I don’t think this is due to a massive breakdown in trust between the Prime Minister and his right-hand manipulator. No, it is is because Cummings and his brand of politics are not going to help Johnson in a new era, ushered in by the meltdown of Government management of Coronavirus and by the cliff edge of No Deal Brexit.
Johnson’s Self-Preservation
Cummings and his Vote Leave ally Lee Cain, the head of communications who left Downing Street last week, are both ardent Brexiters who revelled in a macho culture of bullying and underhand tactics. They dealt in tough messages and the sidelining or sacking of ministers and officials who stood in their way.
The self-proclaimed Brexit Bullies made many enemies around Downing Street and Parliament. But they had the tacit approval of Boris Johnson if it enabled his number one goal – the political ascendancy of Boris Johnson.
This is a man whose multiple affairs ended his 25-year marriage to Marina Wheeler. He announced his engagement to Carrie Symonds, a Tory communications advisor, and the imminent birth of their baby only days after Wheeler, recovering from cancer, was mourning the loss of her mother.
Johnson worked with Cummings to advise the Queen that Parliament should be prorogued for five weeks at the height of the Brexit crisis, a tactic ruled illegal by the Supreme Court. They sabotaged Chancellor of the Exchequer Sajid Javid, prompted his resignation. They oversaw the disastrous handling of Coronavirus, often with miscommunication. When Cummings broke laws as well as medical guidance with a dash to northeast England in April, Johnson spent much of his political capital defending his advisor and refusing to cut him loose.
But events in the US, with a President-elect Joe Biden, indicate the time of macho-man politics, lies, and disinformation may be coming to an end. The success of a leader like New Zealand’s Jacinda Ardern, with a politics of compassion, progressive ideas, compromise, and dialogue, could spell the end of the Trumps, Johnsons, Bolsonaros, and Erdoğans of the world.
Johnson felt the shift in the political breeze. So as he congratulated Joe Biden and called Donald Trump the ‘previous President’ in a Parliamentary statement, his team briefed journalists that a “full reset was now needed to get a handle on the government operation”, less than a year after Johnson won a commanding majority in the General Election.

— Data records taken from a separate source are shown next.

<file path="src/rtl/input_unit.sv">
// Input unit of the 3D mesh router: flit FIFO, head-flit route lock and switch request.
// Optional macro IU_LFSR_EN selects the Galois LFSR tie-break; otherwise a toggle bit is used.

package input_unit_pkg;
    typedef struct packed {
        logic [2:0] z;
        logic [2:0] y;
        logic [2:0] x;
    } position_t;

    typedef enum logic [2:0] {
        LOCAL = 3'd0,
        EAST  = 3'd1,
        WEST  = 3'd2,
        NORTH = 3'd3,
        SOUTH = 3'd4,
        UP    = 3'd5,
        DOWN  = 3'd6
    } port_t;
endpackage

module input_unit
    import input_unit_pkg::*;
#(
    parameter int             BUF_DEPTH  = 4,
    parameter int             FLIT_WIDTH = 32,
    parameter logic [7:0]     LFSR_SEED  = 8'hA5
) (
    input  logic                  clk,
    input  logic                  rst_n,

    input  logic                  in_valid,
    output logic                  in_ready,
    input  logic [FLIT_WIDTH-1:0] in_flit,

    output position_t             rc_dest,
    output logic                  rc_rand_bit,
    input  port_t                 rc_outport,

    output logic                  sa_req,
    output port_t                 sa_port,
    input  logic                  sa_grant,

    output logic                  out_valid,
    output logic [FLIT_WIDTH-1:0] out_flit,

    output logic                  err_orphan
);

    localparam int PTR_W = $clog2(BUF_DEPTH);
    localparam int POS_W = $bits(position_t);

    typedef enum logic {
        IDLE   = 1'b0,
        ACTIVE = 1'b1
    } state_t;

    logic [FLIT_WIDTH-1:0] mem_q [BUF_DEPTH];
    logic [PTR_W:0]        wr_ptr_q, wr_ptr_d;
    logic [PTR_W:0]        rd_ptr_q, rd_ptr_d;

    state_t                state_q, state_d;
    port_t                 route_q, route_d;
    logic                  out_valid_q, out_valid_d;
    logic [FLIT_WIDTH-1:0] out_flit_q, out_flit_d;
    logic                  err_orphan_q, err_orphan_d;

    logic                  full;
    logic                  empty;
    logic                  push;
    logic                  pop;
    logic                  capture;
    logic [FLIT_WIDTH-1:0] front;
    logic                  front_head;
    logic                  front_tail;

    // Wrap bit distinguishes full from empty when the index bits match.
    assign full  = (wr_ptr_q[PTR_W] != rd_ptr_q[PTR_W]) &&
                   (wr_ptr_q[PTR_W-1:0] == rd_ptr_q[PTR_W-1:0]);
    assign empty = (wr_ptr_q == rd_ptr_q);

    assign front      = mem_q[rd_ptr_q[PTR_W-1:0]];
    assign front_head = front[FLIT_WIDTH-1];
    assign front_tail = front[FLIT_WIDTH-2];

    assign in_ready   = !full;
    assign push       = in_valid && !full;

    assign rc_dest    = position_t'(front[POS_W-1:0]);
    assign sa_req     = (state_q == ACTIVE) && !empty;
    assign sa_port    = route_q;
    assign out_valid  = out_valid_q;
    assign out_flit   = out_flit_q;
    assign err_orphan = err_orphan_q;

    always_comb begin
        state_d      = state_q;
        route_d      = route_q;
        out_valid_d  = 1'b0;
        out_flit_d   = out_flit_q;
        err_orphan_d = 1'b0;
        pop          = 1'b0;
        capture      = 1'b0;
        case (state_q)
            IDLE: begin
                if (!empty) begin
                    if (front_head) begin
                        // Head stays in the FIFO; it is forwarded once granted.
                        route_d = rc_outport;
                        capture = 1'b1;
                        state_d = ACTIVE;
                    end else begin
                        pop          = 1'b1;
                        err_orphan_d = 1'b1;
                    end
                end
            end
            ACTIVE: begin
                if (sa_req && sa_grant) begin
                    pop         = 1'b1;
                    out_valid_d = 1'b1;
                    out_flit_d  = front;
                    if (front_tail) begin
                        state_d = IDLE;
                    end
                end
            end
            default: state_d = IDLE;
        endcase
    end

    always_comb begin
        wr_ptr_d = wr_ptr_q + {{PTR_W{1'b0}}, push};
        rd_ptr_d = rd_ptr_q + {{PTR_W{1'b0}}, pop};
    end

    // Storage carries no reset; only pointers define occupancy.
    always_ff @(posedge clk) begin
        if (push) begin
            mem_q[wr_ptr_q[PTR_W-1:0]] <= in_flit;
        end
    end

    always_ff @(posedge clk or negedge rst_n) begin
        if (!rst_n) begin
            wr_ptr_q     <= '0;
            rd_ptr_q     <= '0;
            state_q      <= IDLE;
            route_q      <= LOCAL;
            out_valid_q  <= 1'b0;
            out_flit_q   <= '0;
            err_orphan_q <= 1'b0;
        end else begin
            wr_ptr_q     <= wr_ptr_d;
            rd_ptr_q     <= rd_ptr_d;
            state_q      <= state_d;
            route_q      <= route_d;
            out_valid_q  <= out_valid_d;
            out_flit_q   <= out_flit_d;
            err_orphan_q <= err_orphan_d;
        end
    end

`ifdef IU_LFSR_EN
    logic [7:0] lfsr_q, lfsr_d;

    // Right-shifting Galois form of x^8+x^6+x^5+x^4+1.
    function automatic logic [7:0] lfsr_step(input logic [7:0] v);
        return {1'b0, v[7:1]} ^ (v[0] ? 8'hB8 : 8'h00);
    endfunction

    always_comb begin
        lfsr_d = lfsr_q;
        if (capture) begin
            lfsr_d = lfsr_step(lfsr_q);
        end
    end

    always_ff @(posedge clk or negedge rst_n) begin
        if (!rst_n) begin
            lfsr_q <= LFSR_SEED;
        end else begin
            lfsr_q <= lfsr_d;
        end
    end

    assign rc_rand_bit = lfsr_q[0];
`else
    logic rand_bit_q, rand_bit_d;
    logic unused_seed;

    assign unused_seed = ^LFSR_SEED;

    always_comb begin
        rand_bit_d = rand_bit_q;
        if (capture) begin
            rand_bit_d = !rand_bit_q;
        end
    end

    always_ff @(posedge clk or negedge rst_n) begin
        if (!rst_n) begin
            rand_bit_q <= 1'b0;
        end else begin
            rand_bit_q <= rand_bit_d;
        end
    end

    assign rc_rand_bit = rand_bit_q;
`endif

endmodule

</file>
<file path="config.mk">
export PLATFORM = sky130hd
export DESIGN_NAME = input_unit
export DESIGN_NICKNAME = d
export VERILOG_FILES = /design/src/rtl/input_unit.sv
export SDC_FILE = /design/constraint.sdc
export NUM_CORES = 1
export LEC_CHECK = 0
export CORE_AREA = 2 2 114 116
export DETAILED_ROUTE_END_ITERATION = 12
export DIE_AREA = 0 0 116 118
export PLACE_DENSITY = 0.88
export SLEW_MARGIN = 10
export SYNTH_ARGS = -nofsm -noshare
export SYNTH_HDL_FRONTEND = slang
export SYNTH_SLANG_ARGS = --single-unit
</file>
<file path="constraint.sdc">
create_clock -name clk -period 5.7 [get_ports clk]
set_clock_uncertainty 0.2 [all_clocks]
set_input_delay 0.57 -clock clk [delete_from_list [all_inputs] [get_ports clk]]
set_output_delay 0.57 -clock clk [all_outputs]
set_load 0.03 [all_outputs]
</file>
==> results of run 1 <==
-- flip-flops by register name, summed over array words and instances, names as in the netlist --
register and count:
rd_ptr_q 3, out_flit 32, sa_port 3, out_valid 1, err_orphan 1, state_q 1
wr_ptr_q 3, mem_q 128, rc_rand_bit 1
-- layout make-up --
class | count | share of cell area
Clock buffer | 24 | 0.05807
Clock inverter | 7 | 0.008010
Inverter | 2 | 0.0009242
Multi-Input combinational cell | 94 | 0.1831
Timing Repair Buffer | 92 | 0.1112
Sequential cell | 173 | 0.6121
Tap cell | 172 | 0.02649
-- cells in the mapped netlist, types with 2 or more instances --
cell	number	area [um^2]
dfrtp_1	45	1126
nor3b_1	2	15.01
edfxtp_1	128	3844
mux2_2	5	56.30
nor2_1	2	7.510
xnor2_1	2	17.52
mux2_4	29	435.4
clkbuf_1	3	11.26
buf_6	2	22.52
ha_1	4	50.05
inv_1	2	7.510
nor3_1	2	10.01
o311a_1	2	20.02
xor2_1	3	26.28
mux4_2	32	720.7
buf_12	3	60.06
buf_4	9	67.56
buf_2	4	20.02
-- per-layer routing --
metal	GRT usage	vias to the layer above	part of all wire
met5	0	-	0
li1	-	1329	-
met1	0.2331	1621	0.40
met3	0.04943	22	0.048
met4	0.08333	0	0.022
met2	0.3081	112	0.53
-- layout by cell type, fill, tap and decap left out, drive strengths merged --
| cell type | Yosys | layout |
|---|---|---|
| or3 | 1 | 1 |
| clkdlybuf4s50 | 0 | 86 |
| clkinvlp | 0 | 3 |
| o311a | 2 | 2 |
| edfxtp | 128 | 128 |
| and3 | 1 | 1 |
| nor3 | 2 | 2 |
| bufinv | 0 | 1 |
| nand2 | 1 | 1 |
| mux2 | 35 | 35 |
| o31ai | 1 | 1 |
| buf | 18 | 6 |
| a21oi | 1 | 1 |
| o21ai | 1 | 1 |
| xor2 | 5 | 5 |
| clkinv | 0 | 3 |
| mux4 | 32 | 32 |
| clkbuf | 3 | 24 |
| nor2 | 2 | 2 |
| o311ai | 1 | 1 |
| ha | 4 | 4 |
| dfrtp | 45 | 45 |
| xnor2 | 2 | 2 |
| or2 | 1 | 1 |
| inv | 2 | 2 |
| nor3b | 2 | 2 |
-- report_power, final --
part	switching [mW]	leakage [nW]	internal [mW]	total, mW
clock	0.439	0.251	0.617	1.06
combinational	0.978	0.924	0.948	1.93
sequential	0.219	1.70	1.76	1.98
total	1.64	2.88	3.33	4.97
-- worst max-delay path, stage by stage (launching register included) --
cell and delay [ns]:
dfrtp_2 0.97, xor2_4 0.20, nor3_1 0.33, nor2_1 0.07, clkdlybuf4s50_1 0.60
-- logic make-up after synthesis --
logic type / synth area share
compound gates: 0.008116
xor+xnor: 0.01321
fa+ha+maj: 0.007550
buf+inv: 0.02850
flops: 0.7497
mux: 0.1846
simple gates: 0.008306
-- how the worst max path moves through the flow --
stage,to,start,cells past startpoint
after floorplan,mem_q[2][0],rd_ptr_q[0],4
after global placement,mem_q[3][12],rd_ptr_q[1],4
after detailed placement,mem_q[3][12],rd_ptr_q[1],4
after CTS,rc_dest[3],rd_ptr_q[0],3
after global routing,sa_req,rd_ptr_q[0],5
final,sa_req,rd_ptr_q[1],4
==> results by group, run 1 <==
Placement
  • Post-DP Area: 7586 um^2
  • Pre-CTS WS: 2.649 ns
  • Routability cong.: 0.6672
  • DPL Wire Length: 6726 um
  • Placed cell count: 533
  • Port Buffers: 87

Hold path
  • Worst hold path class: input port to async pin

Power and ir drop
  • VDD IR-drop max: 0.0002767 V
  • Tot Pwr: 4.965 mW
  • Leakage: 2.876 nW
  • PwrDens: 611.3 nW/um^2

Layout
  • Final non-filler cell total: 564
  • Antenna Cells: 0
  • Fin util: 0.6543
  • Fraction of layout cells with a size suffix above 1: 0.2730
  • Fillers: 822
  • Post-layout nets: 423
  • FF/Latch Area: 4972 um^2
  • Multi-input gate area: 1488 um^2
  • P&R area growth vs syn: 22.54%
  • Layout Cell Area excl Fill: 8123 um^2

Timing
  • Sum Neg Setup Slack: 0 ns
  • Relative slew slack: 0.2050
  • Hold_ws: 0.05456 ns
  • Final Cycle Share: 0.5885
  • RSZ-0062 raised after global routing: no
  • Hold Fails Final Rpt: 0
  • Fmax: 0.2981 GHz
  • PnR worst setup slack: 2.345 ns
  • Final setup vio count: 0
  • Worst Tran Pin Value: 1.193 ns
  • Post-route minimum period: 3.355 ns
  • Slew Limit Fails: 0

Clock tree
  • Root Buffer: clkbuf_16
  • Clk_lat worst skew: 0.43 ns
  • Post-CTS Setup Bufs: 0
  • Clock buffer count from CTS: 17
  • CTS tree: built
  • CTS max path bufs: 2
  • Clk sink count: 173
  • Post-CTS Hold Buffers: 0
  • Number of gates resized after cts: 0
  • Clock transition at path regs: 0.07 ns
  • H-Tree Depth: 4

Critical path
  • CP Data Arrival Time: 2.58 ns
  • CP Max Fanout: 34
  • Reg-to-Reg Start: rd_ptr_q[1]
  • Crit Path Category: register to primary output
  • Critical path endpoint category: primary output
  • R2R Path End: mem_q[3][23]
  • CP required: 4.93 ns
  • Reg2reg setup slack: 2.56 ns
  • CP Launch Type: register
  • Worst r2r path cells: 4

Yosys
  • Unique masters post-synth: 29
  • Mapped Area: 6629 um^2
  • Syn. warnings: 0
  • Ys async rst share: 0.2601
  • Post-synthesis sequential area ratio: 0.7497
  • Avg Cell Area, Syn: 22.86 um^2
  • Synth Flop Type: edfxtp_1
  • Synth Net Count: 333
  • EDFF count, synth: 128
  • Gate Count Post-Synth: 290
  • Register bit total from synthesis: 173

Routing
  • Final wirelength: 11840 um
  • Post-route ant nets: 0
  • DR vias: 3084
  • Initial drt markers: 229
  • DRT Pass-1 Iters: 4
  • DRC viols: 0
  • Vias/cell: 5.468
  • Avg WL per Cell: 20.99 um

Global route
  • Initial antenna violation count: 0
  • GRT Overall Usage: 0.1873
  • Vias in the first global route: 3359
  • Total congestion overflow: 0
  • First-pass GRT wire length: 18410 um
  • Largest net degree at the start of global routing: 46

Run
  • Max cap viols: 0

Die
  • Core ar.: 12410 um^2
  • # IOs: 88
  • Die height: 118 um
  • Initial Util: 0.5340
  • Row cnt: 41
  • Die area: 13690 um^2
  • Chip width: 116 um

Status
  • Outcome: completed
Note: power is estimated with default switching activity, not from simulation.
==> run 2, diff against run 1 <==
--- a/config.mk
+++ b/config.mk
@@ -5,10 +5,10 @@
 export SDC_FILE = /design/constraint.sdc
 export NUM_CORES = 1
 export LEC_CHECK = 0
-export CORE_AREA = 2 2 114 116
+export CORE_AREA = 2 2 120 122
 export DETAILED_ROUTE_END_ITERATION = 12
-export DIE_AREA = 0 0 116 118
-export PLACE_DENSITY = 0.88
+export DIE_AREA = 0 0 122 124
+export PLACE_DENSITY = 0.84
 export SLEW_MARGIN = 10
 export SYNTH_ARGS = -nofsm -noshare
 export SYNTH_HDL_FRONTEND = slang
==> constraint.sdc (replaced) <==
create_clock -name clk -period 2.7 [get_ports clk]
set_clock_uncertainty 0.2 [all_clocks]
set_input_delay 0.27 -clock clk [delete_from_list [all_inputs] [get_ports clk]]
set_output_delay 0.27 -clock clk [all_outputs]
set_load 0.03 [all_outputs]
==> run 2 against run 1 <==
Net effect:
- die area increased by 11%
- non-clock buffer count increased by 9
- largest cell class unchanged
- power increased by 120%
- highest routed layer unchanged
- sequential share of layout area decreased by 1.5 points
- first-iteration DRC count decreased by 25%
- clock power increased by 130%
- via count decreased by 1.1%
- core utilization decreased by 4.7 points
==> results by group, run 2 (same netlist as run 1, synthesis figures left out) <==
Die
  • Core ar.: 13720 um^2 (+11%)
  • Die height: 124 um (+5.1%)
  • Row cnt: 43 (+4.9%)
  • # IOs: 88 (unchanged)
  • Die area: 15130 um^2 (+11%)
  • Initial Util: 0.4832 (-0.05079)
  • Chip width: 122 um (+5.2%)

Timing
  • Post-route minimum period: 2.563 ns
  • PnR worst setup slack: 0.1367 ns (-2.209 ns)
  • Hold_ws: 0.2734 ns (+0.2188 ns)
  • Worst Tran Pin Value: 0.8626 ns (-0.3300 ns)
  • Final setup vio count: 0 (unchanged)
  • Hold Fails Final Rpt: 0 (unchanged)
  • Sum Neg Setup Slack: 0 ns (unchanged)
  • Relative slew slack: 0.4250 (+0.2200)
  • Slew Limit Fails: 0 (unchanged)
  • Final Cycle Share: 0.9494
  • RSZ-0062 raised after global routing: no
  • Fmax: 0.3901 GHz

Clock tree
  • CTS tree: built
  • Clk_lat worst skew: 0.41 ns (-0.02 ns)
  • CTS max path bufs: 2 (unchanged)
  • Clk sink count: 173 (unchanged)
  • Clock transition at path regs: 0.06 ns (about the same)
  • Clock buffer count from CTS: 17 (unchanged)
  • Root Buffer: clkbuf_16
  • H-Tree Depth: 4 (unchanged)
  • Post-CTS Setup Bufs: 0 (unchanged)

Hold path
  • Hold Path End: sa_port[1]
  • Worst hold path class: input port to register
  • Worst hold stages: 2
  • Min-delay src: rc_outport[1]

Global route
  • Initial antenna violation count: 0 (unchanged)
  • Largest net degree at the start of global routing: 46 (unchanged)
  • GRT Overall Usage: 0.1604 (-0.02688)
  • Total congestion overflow: 0 (unchanged)
  • Vias in the first global route: 3206 (-4.6%)
  • First-pass GRT wire length: 17570 um (-4.5%)

Layout
  • P&R area growth vs syn: 25.73%
  • Fillers: 938 (+14%)
  • Post-layout nets: 432 (+2.1%)
  • Commonest non-fill, non-tap cell in the layout: edfxtp_1
  • Layout Cell Area excl Fill: 8334 um^2 (+2.6%)
  • Fraction of layout cells with a size suffix above 1: 0.3159 (+0.04296)
  • Most frequent cells in the layout: edfxtp_1 (128), clkdlybuf4s50_1 (77), dfrtp_1 (41), mux4_2 (32), mux2_4 (29)
  • Max reg flops: 128 (unchanged)
  • Antenna Cells: 0 (unchanged)
  • Fin util: 0.6075 (-0.04683)

Power and ir drop
  • PwrDens: 1297 nW/um^2 (+110%)
  • VDD IR-drop max: 0.0005903 V (+110%)
  • Leakage: 2.997 nW (+4.2%)

Critical path
  • Worst r2r path cells: 7 (+3)
  • Crit Path Category: register to primary output
  • Reg-to-Reg Start: rd_ptr_q[1]
  • CP Max Fanout: 6 (-82%)
  • CP Data Arrival Time: 2.09 ns (-0.49 ns)
  • CP Launch Type: register
  • Reg2reg setup slack: 0.25 ns (-2.31 ns)
  • Critical path endpoint category: primary output
  • CP required: 2.23 ns (-2.70 ns)
  • R2R Path End: rd_ptr_q[2]

Placement
  • Pre-CTS WS: 0.2830 ns (-2.366 ns)
  • Post-DP Area: 7700 um^2 (+1.5%)
  • Port Buffers: 87 (unchanged)
  • Routability cong.: 0.7046 (+5.6%)
  • DPL Wire Length: 7071 um (+5.1%)

Status
  • Outcome: completed

Routing
  • Final wirelength: 11540 um (-2.5%)
  • Vias/cell: 5.241 (-4.2%)
  • DR vias: 3050 (-1.1%)
  • Post-route ant nets: 0 (unchanged)
  • DRC viols: 0 (unchanged)
  • Avg WL per Cell: 19.83 um (-5.5%)
  • DRT Pass-1 Iters: 7 (+3)
  • Initial drt markers: 172 (-25%)

Run
  • Max cap viols: 0 (unchanged)
run 2: cell types whose count changed in the layout (fill, tap and decap cells not counted), moves of 3 or more:
cell	previous run	this run
clkbuf_1	5	0
clkdlybuf4s50_1	86	77
clkinv_4	0	3
dlygate4sd2_1	0	9
buf_4	5	10
run 2: timing repair:
item	in CTS	in global routing
setup endpoints to repair	9	2
hold buffers	1	0
endpoints found under the hold margin	45	0
resized for setup	10	4
run 2: cell type report:
class | instances | area [um^2] | area share
Sequential cell | 173 | 4975 | 0.5969
Inverter | 2 | 7.507 | 0.0009008
Timing Repair Buffer | 101 | 991.0 | 0.1189
Tap cell | 180 | 225.2 | 0.02702
Clock buffer | 19 | 452.9 | 0.05435
Multi-Input combinational cell | 94 | 1519 | 0.1823
Clock inverter | 13 | 163.9 | 0.01967
run 2: worst max-delay path by stage:
stage	startpoint	endpoint	slack (ns)	cells after the start
2_1_floorplan	rd_ptr_q[0]	mem_q[2][0]	-0.23	4
3_3_place_gp	rd_ptr_q[1]	rd_ptr_q[2]	0.33	7
3_5_place_dp	wr_ptr_q[0]	mem_q[3][7]	0.28	4
4_1_cts	wr_ptr_q[0]	sa_req	0.01	4
5_1_grt	wr_ptr_q[0]	sa_req	0.03	4
6_report	wr_ptr_q[1]	in_ready	0.14	3
run 2: through the flow:
step / total power [mW] / cells
floorplan: 7.111 / 290
global placement: 8.310 / 549
detailed placement: 8.448 / 549
CTS: 10.90 / 582
global route: 11.29 / 582
finish: 10.81 / 582
run 2: metal layers:
layer	global-route usage	part of all wire	vias to the layer above
met5	0	0	-
met4	0.06968	0.010	0
met3	0.03846	0.045	13
met2	0.2605	0.52	84
met1	0.2088	0.43	1601
li1	-	-	1352
run 2: where the power goes:
group	internal, mW	switching (mW)	total (mW)
Clock	1.51	0.966	2.48
Combinational	2.04	2.18	4.22
Sequential	3.72	0.388	4.11
Total	7.27	3.53	10.8
run 2: critical path, cell delays in order (launching register included):
cell,delay (ns)
dfrtp_2,0.49
xor2_4,0.20
or3_1,0.38
clkdlybuf4s50_1,0.61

A Moment Before the Reckoning
Sources close to Johnson’s new press secretary Allegra Stratton claimed the departure of Cummings and Cain would establish that full reset of direction and deal with a chaotic communications strategy.
Stratton, a former TV journalist and Treasury advisor, and Johnson’s wife Symonds have been pressed for a more conciliatory approach. But the divorce from Cummings is the work of an opportunist Prime Minister. Johnson remade himself from pro-European to Brexit poster boy; from the middle-of-the-road Mayor of London to a right-wing operator ready to condemn Parliament, the Courts and the BBC to the Tower of London; from a leader of a multi-cultural city employing racist comments, some far from subtle, to stoke cultural clashes for his national ambitions.
Now the opportunist faces the reckoning of policy rather than communication. Does he risk hard-right connections and pursue a last-minute Brexit deal with the European Union before the December 31 deadline, hoping the shift will foster a trade deal with a Biden Administration? Does he convert a feel-good declaration over the tackling of climate change into substantive measures? Having dismissed Dom, does he tie himself to Joe over China policy, the Iran nuclear deal, and other initiatives?
For now, the chatter about the “Brexit Bullies”, their demeaning of Symonds as “Princess Nut Nuts”, and the grumblings of Conservative MPs will hold headlines and give Johnson a brief moment to choose. Right now, his finger is aloft in the political wind to see which way it is blowing.